■ PROBLEM TO WORK ON: For each line of the listing that holds "resized", show the full line.

■ DATASET CONTENT:
What follows belongs to an exercise in optimizing a design on an open flow for small area, a short achievable clock period and few clock cycles; a production flow would make more cautious choices.
Where RTL was checked, it was by simulation tests only, not by an equivalence proof against the original.
No activity file was given, so power comes from the tool's default toggle rates.

Design fsc_fp, start of the top module:
module fsc_fp (
    input  wire        clk,
    input  wire        rst,           
    input  wire        in_valid,
    input  wire [7:0]  in_data,
    output wire        in_ready,
    input  wire        fp_reset,
    input  wire        set_intron,
    input  wire [31:0] intron_in,     
    output wire        ev_valid,
    input  wire        ev_ready,
    output wire [2:0]  ev_code,
    output wire [63:0] ev_data,
    input  wire        ans_valid,
    input  wire [7:0]  ans_data       
);
    localparam [31:0] INTRON_RESET = 32'h3CC35AA5;    
    function eq1c;
        input [15:0] x;
        input [15:0] y;
        begin
            eq1c = ((x == y) && (y != 16'hFFFF)) ||
                   ((x == 16'hFFFF) && (y == 16'h0000));
        end
    endfunction
    wire clr = rst || fp_reset || set_intron;
    reg [31:0] intron;
    reg        q_srch, q_hdr, q_wait, q_body, q_thr;
    reg [1:0]  mpos;
    reg [2:0]  hcnt;
    reg [63:0] hdr_n;         
    wire [63:0] hdr = ~hdr_n;
    reg        hok, hlen0;    
  ...
Size in the first run: roughly 850 cells after synthesis, ~120 I/O pins, about 9200 um^2 of cells after synthesis.
clock: 9.0 ns
lec_check: 0
cap_margin: 20
core_margin: 2
core_utilization: 40
slew_margin: 20
standard.sh (not shown) runs the stock make flow with config.mk's settings and CLKGATE_MAP_FILE= SYNTH_SCRIPT=/design/flow/synth_recipe.tcl, a recipe that flattens the netlist after the stock synthesis.
==> flow/flow/run.sh <==
#!/bin/bash
# The standard ORFS layout (standard.sh) with these changes:
#  - synthesis maps logic with flow/abc_area.script (see synth_prefix.tcl)
#  - plain buf_1 port buffers instead of the default delay cells
#  - timing repair aimed at a shorter period than the design's (5.75 ns slack margin)
#  - a clock tree of smaller buffers, without dummy loads
set -e
here=$(pwd)
sed "s#@ABC_SCRIPT@#$here/flow/abc_area.script#" flow/synth_prefix.tcl > my_synth.tcl
cat synth_recipe.tcl >> my_synth.tcl
sed "s#SYNTH_SCRIPT=[^ ]*#SYNTH_SCRIPT=$here/my_synth.tcl#" standard.sh > my_standard.sh
export BUFFER_PORTS_ARGS="-buffer_cell sky130_fd_sc_hd__buf_1"
export SETUP_SLACK_MARGIN=5.75
export CTS_ARGS="-sink_clustering_enable -repair_clock_nets -dont_use_dummy_load -buf_list {sky130_fd_sc_hd__clkbuf_4 sky130_fd_sc_hd__clkbuf_8}"
bash my_standard.sh > standard.log 2>&1
==> flow/flow/abc_area.script <==
strash
&get -n
&st
&dch
&nf -R 1000
&put
==> flow/flow/synth_prefix.tcl <==
set my_abc_script @ABC_SCRIPT@
proc fix_abc {args} {
  global abc_args my_abc_script
  if {[lindex $abc_args 0] eq "-script" && [lindex $abc_args 1] ne $my_abc_script} {
    set abc_args [lreplace $abc_args 1 1 $my_abc_script]
  }
}
trace add variable ::abc_args write fix_abc
Testbench counts at the start, summed over its fixed seeds: cycles 15,963.
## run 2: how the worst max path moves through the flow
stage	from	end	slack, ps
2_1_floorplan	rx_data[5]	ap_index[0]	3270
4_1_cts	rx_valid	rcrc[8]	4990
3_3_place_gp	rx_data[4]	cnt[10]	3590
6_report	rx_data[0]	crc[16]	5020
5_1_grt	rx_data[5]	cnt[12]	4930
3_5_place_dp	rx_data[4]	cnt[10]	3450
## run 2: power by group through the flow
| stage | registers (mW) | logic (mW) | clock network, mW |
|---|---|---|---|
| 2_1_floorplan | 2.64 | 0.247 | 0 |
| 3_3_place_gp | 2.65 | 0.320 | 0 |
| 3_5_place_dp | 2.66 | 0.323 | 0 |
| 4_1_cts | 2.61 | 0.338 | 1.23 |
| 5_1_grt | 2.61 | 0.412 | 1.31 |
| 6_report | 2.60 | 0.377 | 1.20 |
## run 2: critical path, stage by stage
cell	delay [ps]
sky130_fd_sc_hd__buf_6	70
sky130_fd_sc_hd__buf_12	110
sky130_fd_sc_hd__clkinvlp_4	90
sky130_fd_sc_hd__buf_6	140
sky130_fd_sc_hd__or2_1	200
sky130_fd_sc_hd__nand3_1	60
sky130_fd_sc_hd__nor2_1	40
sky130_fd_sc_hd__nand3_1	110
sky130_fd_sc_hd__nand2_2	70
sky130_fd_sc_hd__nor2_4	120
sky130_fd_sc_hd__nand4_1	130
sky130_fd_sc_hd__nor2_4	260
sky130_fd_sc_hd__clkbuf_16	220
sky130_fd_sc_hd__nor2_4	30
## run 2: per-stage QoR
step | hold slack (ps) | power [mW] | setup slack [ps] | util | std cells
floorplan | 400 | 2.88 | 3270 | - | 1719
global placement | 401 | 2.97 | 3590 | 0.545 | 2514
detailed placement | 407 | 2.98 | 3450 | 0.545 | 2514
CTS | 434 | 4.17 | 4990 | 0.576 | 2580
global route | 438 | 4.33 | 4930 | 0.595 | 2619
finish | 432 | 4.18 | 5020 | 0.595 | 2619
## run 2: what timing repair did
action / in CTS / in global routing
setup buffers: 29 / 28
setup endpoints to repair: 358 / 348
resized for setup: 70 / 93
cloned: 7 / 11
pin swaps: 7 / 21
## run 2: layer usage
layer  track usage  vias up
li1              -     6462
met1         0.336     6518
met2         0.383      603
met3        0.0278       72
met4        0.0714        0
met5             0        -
This is an optimization exercise on Yosys and OpenROAD, whose aim is small area, a short achievable clock period and few clock cycles per item, not a production implementation. Where RTL was checked, it was by simulation tests only, not by an equivalence proof against the original.

==> inputs of try-amber <==
==> flow/design.v <==
module gr_pe (
    input  wire       clk,
    input  wire       rst,
    input  wire       init,        
    input  wire       obs_valid,   
    input  wire [7:0] obs_rank,
    output reg  [2:0] k
);
    reg  [15:0] sum;
    reg  [7:0]  count;
    wire [15:0] sum_next = sum + {8'd0, obs_rank};
    function [2:0] retune;
        input [15:0] s;
        begin
            if      (s[15]) retune = 3'd7;
            else if (s[14]) retune = 3'd6;
            else if (s[13]) retune = 3'd5;
            else if (s[12]) retune = 3'd4;
            else if (s[11]) retune = 3'd3;
            else if (s[10]) retune = 3'd2;
            else if (s[9])  retune = 3'd1;
            else            retune = 3'd0;
        end
    endfunction
    always @(posedge clk) begin
        if (rst || init) begin
            k     <= 3'd3;
            sum   <= 16'd0;
            count <= 8'd0;
        end else if (obs_valid) begin
            if (count == 8'd255) begin
                k     <= retune(sum_next);
                sum   <= 16'd0;
                count <= 8'd0;
            end else begin
                sum   <= sum_next;
                count <= count + 8'd1;
            end
        end
    end
endmodule
module gr_encoder (
    input  wire        clk,
    input  wire        rst,
    input  wire        in_valid,
    output wire        in_ready,
    input  wire        in_eos,
    input  wire [7:0]  in_rank,
    output reg         out_valid,
    input  wire        out_ready,
    output reg  [31:0] out_word,
    output reg         out_last
);
    wire [8:0]  in_sym = in_eos ? 9'd256 : {1'b0, in_rank};
    reg         bv;
    reg  [8:0]  bq;           
    reg  [7:0]  btail;        
    reg  [5:0]  bqk;          
    reg         beos;
    reg  [30:0] acc;          
    reg  [4:0]  cnt;          
    reg  [2:0]  zc;           
    reg         flush;        
    wire [2:0]  k;
    wire        a_eos  = in_eos;
    wire [8:0]  a_q    = in_sym >> k;
    wire [6:0]  a_r    = in_sym[6:0] & ((7'd1 << k) - 7'd1);
    wire [5:0]  a_qk   = a_q[5:0] + {3'd0, k} + 6'd1;
    wire [5:0]  pos5   = {1'b0, cnt} + {1'b0, bq[4:0]};
    wire        zstep  = (bq[8:5] != 4'd0) || pos5[5];
    wire [3:0]  zw     = bq[8:5] + {3'd0, pos5[5]};         
    wire [5:0]  tot    = {1'b0, cnt} + bqk;
    wire        wfull  = tot[5];
    wire [7:0]  t0     = btail;
    wire [8:0]  t1     = pos5[0] ? {t0, 1'b0}  : {1'b0, t0};
    wire [10:0] t2     = pos5[1] ? {t1, 2'd0}  : {2'd0, t1};
    wire [14:0] t3     = pos5[2] ? {t2, 4'd0}  : {4'd0, t2};
    wire [22:0] t4     = pos5[3] ? {t3, 8'd0}  : {8'd0, t3};
    wire [38:0] t5     = pos5[4] ? {t4, 16'd0} : {16'd0, t4};
    wire        zfit   = !(pos5[4] && pos5[3]) && !beos;
    wire        free   = !out_valid || out_ready;
    wire        zbusy  = (zc != 3'd0);
    wire        oslot  = free && !zbusy;                    
    wire        pk_out = flush || zstep || wfull || beos;   
    wire        pk_go  = (flush || bv) && (!pk_out || oslot);
    wire        bdone  = pk_go && !flush && (!zstep || zfit);
    wire        pk_goc = (flush || bv) && (!pk_out || (!out_valid && !zbusy));
    assign in_ready = !bv || (pk_goc && !flush && (!zstep || zfit));
    wire        bload  = in_valid && in_ready;
    gr_pe u_pe (
        .clk       (clk),
        .rst       (rst),
        .init      (bload && a_eos),
        .obs_valid (bload && !a_eos),
        .obs_rank  (in_rank),
        .k         (k)
    );
    always @(posedge clk) begin
        if (rst)
            bv <= 1'b0;
        else if (bload)
            bv <= 1'b1;
        else if (bdone)
            bv <= 1'b0;
    end
    always @(posedge clk) begin
        if (bload) begin
            bq    <= a_q;
            btail <= {a_r, 1'b1};
            bqk   <= a_qk;
            beos  <= a_eos;
        end else if (pk_go && !flush && zstep && !zfit) begin
            bq    <= 9'd0;
            bqk   <= bqk - bq[5:0];
        end
    end
    wire        tsend  = !(flush || zstep);
    wire [31:0] ow     = {1'b0, acc} | (t5[31:0] & {32{tsend}});
    wire        olast  = flush || (!zstep && beos && (!wfull || tot[4:0] == 5'd0));
    wire        ka     = !flush && !zstep && !wfull && !beos;
    wire        kt     = !flush && (zstep ? zfit : (!wfull && !beos));
    wire        kh     = !flush && !zstep && wfull;
    wire [30:0] acc_n  = (acc & {31{ka}}) | (t5[30:0] & {31{kt}})
                         | ({24'd0, t5[38:32]} & {31{kh}});
    wire [4:0]  cnt_n  = flush ? 5'd0 : zstep ? (zfit ? tot[4:0] : pos5[4:0])
                         : (beos && !wfull) ? 5'd0 : tot[4:0];
    always @(posedge clk) begin
        if (rst) begin
            acc       <= 31'd0;
            cnt       <= 5'd0;
            zc        <= 3'd0;
            flush     <= 1'b0;
            out_valid <= 1'b0;
        end else begin
            if (out_ready)
                out_valid <= 1'b0;
            if (zbusy && free) begin
                out_valid <= 1'b1;
                zc        <= zc - 3'd1;
            end
            if (pk_go) begin
                acc   <= acc_n;
                cnt   <= cnt_n;
                flush <= !flush && !zstep && wfull && beos && (tot[4:0] != 5'd0);
                if (pk_out)
                    out_valid <= 1'b1;
                if (!flush && zstep)
                    zc    <= zw[2:0] - 3'd1;
            end
        end
    end
    always @(posedge clk) begin
        if (zbusy && free) begin
            out_word <= 32'd0;
            out_last <= 1'b0;
        end else if (pk_go && pk_out) begin
            out_word <= ow;
            out_last <= olast;
        end
    end
endmodule
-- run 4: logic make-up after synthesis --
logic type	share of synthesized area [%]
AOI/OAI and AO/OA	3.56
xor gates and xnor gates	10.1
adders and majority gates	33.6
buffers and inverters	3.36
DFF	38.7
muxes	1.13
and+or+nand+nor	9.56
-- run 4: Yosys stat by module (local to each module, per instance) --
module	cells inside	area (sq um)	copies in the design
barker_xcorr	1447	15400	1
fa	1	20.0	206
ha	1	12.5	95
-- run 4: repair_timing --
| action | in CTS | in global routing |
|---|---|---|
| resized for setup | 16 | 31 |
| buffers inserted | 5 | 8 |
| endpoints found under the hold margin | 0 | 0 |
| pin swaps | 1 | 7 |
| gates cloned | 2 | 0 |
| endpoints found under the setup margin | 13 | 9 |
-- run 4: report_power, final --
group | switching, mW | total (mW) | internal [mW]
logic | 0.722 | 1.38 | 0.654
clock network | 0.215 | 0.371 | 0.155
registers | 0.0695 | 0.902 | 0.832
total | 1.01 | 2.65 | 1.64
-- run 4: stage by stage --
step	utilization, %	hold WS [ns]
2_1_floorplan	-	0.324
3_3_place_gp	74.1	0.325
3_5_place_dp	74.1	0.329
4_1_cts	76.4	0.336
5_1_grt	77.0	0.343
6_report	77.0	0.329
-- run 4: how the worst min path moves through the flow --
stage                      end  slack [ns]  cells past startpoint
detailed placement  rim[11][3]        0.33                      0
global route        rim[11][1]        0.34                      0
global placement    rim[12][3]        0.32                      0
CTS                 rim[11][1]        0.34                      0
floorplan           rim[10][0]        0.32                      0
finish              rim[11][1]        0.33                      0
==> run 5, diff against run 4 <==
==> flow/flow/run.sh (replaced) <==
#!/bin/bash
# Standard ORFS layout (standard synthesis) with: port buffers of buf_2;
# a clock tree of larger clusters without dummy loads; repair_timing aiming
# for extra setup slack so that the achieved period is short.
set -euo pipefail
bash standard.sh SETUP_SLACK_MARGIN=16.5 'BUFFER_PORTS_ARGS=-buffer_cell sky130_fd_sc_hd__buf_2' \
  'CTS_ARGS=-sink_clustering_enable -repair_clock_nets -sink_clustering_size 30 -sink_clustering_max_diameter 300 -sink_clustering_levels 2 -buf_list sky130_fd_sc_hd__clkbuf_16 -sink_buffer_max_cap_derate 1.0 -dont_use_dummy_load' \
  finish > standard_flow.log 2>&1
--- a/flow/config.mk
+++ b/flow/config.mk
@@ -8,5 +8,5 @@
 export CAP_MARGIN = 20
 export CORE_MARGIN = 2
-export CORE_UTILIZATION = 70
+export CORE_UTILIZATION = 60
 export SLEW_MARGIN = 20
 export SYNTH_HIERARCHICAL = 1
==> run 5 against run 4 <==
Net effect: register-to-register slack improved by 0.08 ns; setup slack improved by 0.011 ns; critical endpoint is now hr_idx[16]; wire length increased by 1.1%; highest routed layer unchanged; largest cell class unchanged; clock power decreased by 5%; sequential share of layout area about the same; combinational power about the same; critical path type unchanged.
Source: an optimization exercise on an open RTL-to-GDS flow (aim: small area, a short achievable clock period and few clock cycles). Production flows keep margins and buffers that such runs may drop.
The RTL was checked by simulation tests, not by an equivalence proof against the original design.
No activity file was given, so power comes from the tool's default toggle rates.

==> design/flow/design.v <==
module fcodec_scan (
    input  wire       clk,
    input  wire       rst,         
    input  wire       wr_en,
    input  wire [8:0] wr_addr,
    input  wire [7:0] wr_data,
    input  wire       start,
    input  wire [8:0] len,
    output reg        busy,
    output reg        msg_valid,
    output reg  [8:0] msg_off,     
    output reg  [7:0] msg_plen,    
    output reg        done,
    output reg  [6:0] msg_count,
    output reg  [8:0] consumed
);
    localparam IBUF_BYTES = 257;
    localparam [7:0] HDR  = 8'hAA;
    localparam [7:0] TERM = 8'h0A;
    reg [7:0] ibuf [0:IBUF_BYTES-1];
    reg [8:0] scan_len;
    reg [8:0] q;
    reg [6:0] n;
    reg [8:0] last;
    always @(posedge clk) begin
        if (wr_en && !busy && wr_addr < IBUF_BYTES)
            ibuf[wr_addr] <= wr_data;
    end
    localparam [1:0] PH_HDR = 2'd0, PH_LEN = 2'd1, PH_TERM = 2'd2;
    reg [1:0] phase;
    reg [7:0] l;
    wire [9:0] q_plus3  = {1'b0, q} + 10'd3;
    wire       finish   = q_plus3 > {1'b0, scan_len};
    wire [9:0] term_pos = {1'b0, q} + {2'b0, l} + 10'd1;
    wire [8:0] next_q   = term_pos[8:0] + 9'd1;
    reg [8:0] rd_addr;
    always @(*) begin
        case (phase)
            PH_LEN:  rd_addr = q + 9'd1;
            PH_TERM: rd_addr = term_pos[8:0];
            default: rd_addr = q;
        endcase
    end
    wire [7:0] rd_data = ibuf[rd_addr];
    always @(posedge clk) begin
        if (rst) begin
            busy      <= 1'b0;
            msg_valid <= 1'b0;
            done      <= 1'b0;
            msg_off   <= 9'd0;
            msg_plen  <= 8'd0;
            msg_count <= 7'd0;
            consumed  <= 9'd0;
            scan_len  <= 9'd0;
            q         <= 9'd0;
            n         <= 7'd0;
            last      <= 9'd0;
            phase     <= PH_HDR;
            l         <= 8'd0;
        end else begin
            msg_valid <= 1'b0;
            done      <= 1'b0;
            if (!busy) begin
                if (start) begin
                    busy     <= 1'b1;
                    scan_len <= (len > IBUF_BYTES) ? IBUF_BYTES[8:0] : len;
                    q        <= 9'd0;
                    n        <= 7'd0;
                    last     <= 9'd0;
                    phase    <= PH_HDR;
                end
            end else begin
                case (phase)
                    PH_HDR: begin
                        if (finish) begin
                            busy      <= 1'b0;
                            done      <= 1'b1;
                            msg_count <= n;
                            consumed  <= last;
                        end else if (rd_data == HDR) begin
                            phase <= PH_LEN;
                        end else begin
                            q <= q + 9'd1;
                        end
                    end
                    PH_LEN: begin
                        l     <= rd_data;
                        phase <= PH_TERM;
                    end
                    default: begin
                        phase <= PH_HDR;
                        if (term_pos < {1'b0, scan_len} && rd_data == TERM) begin
                            msg_valid <= 1'b1;
                            msg_off   <= q + 9'd2;
                            msg_plen  <= l - 8'd1;
                            n         <= n + 7'd1;
                            last      <= next_q;
                            q         <= next_q;
                        end else begin
                            q <= q + 9'd1;
                        end
                    end
                endcase
            end
        end
    end
endmodule
==> design/flow/run.sh <==
#!/bin/bash
# synth_recipe.tcl (not shown) runs the flow's synth.tcl, then flattens the netlist and writes it again
# the make line also repeats each setting of config.mk as NAME=value (left out here)
make -C /OpenROAD-flow-scripts/flow DESIGN_CONFIG=/design/flow/config.mk WORK_HOME=/design/flow/orfs CLKGATE_MAP_FILE= SYNTH_SCRIPT=/design/flow/synth_recipe.tcl finish
==> design/flow/config.mk <==
export PLATFORM = sky130hd
export DESIGN_NAME = fcodec_scan
export DESIGN_NICKNAME = fcodec_scan
export VERILOG_FILES = /design/flow/design.v
export SDC_FILE = /design/flow/constraint.sdc
export NUM_CORES = 4
export LEC_CHECK = 0
export CAP_MARGIN = 20
export CORE_MARGIN = 2
export CORE_UTILIZATION = 30
export PLACE_DENSITY = 0.4
export SLEW_MARGIN = 20
==> design/flow/constraint.sdc <==
create_clock -name core_clock -period 10.0 [get_ports {clk}]
set_input_delay 2.0000 -clock core_clock [delete_from_list [all_inputs] [get_ports {clk}]]
set_output_delay 2.0000 -clock core_clock [all_outputs]
set_load 0.01 [all_outputs]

■ EXERCISE SOLUTION:
resized for setup: 70 / 93
| resized for setup | 16 | 31 |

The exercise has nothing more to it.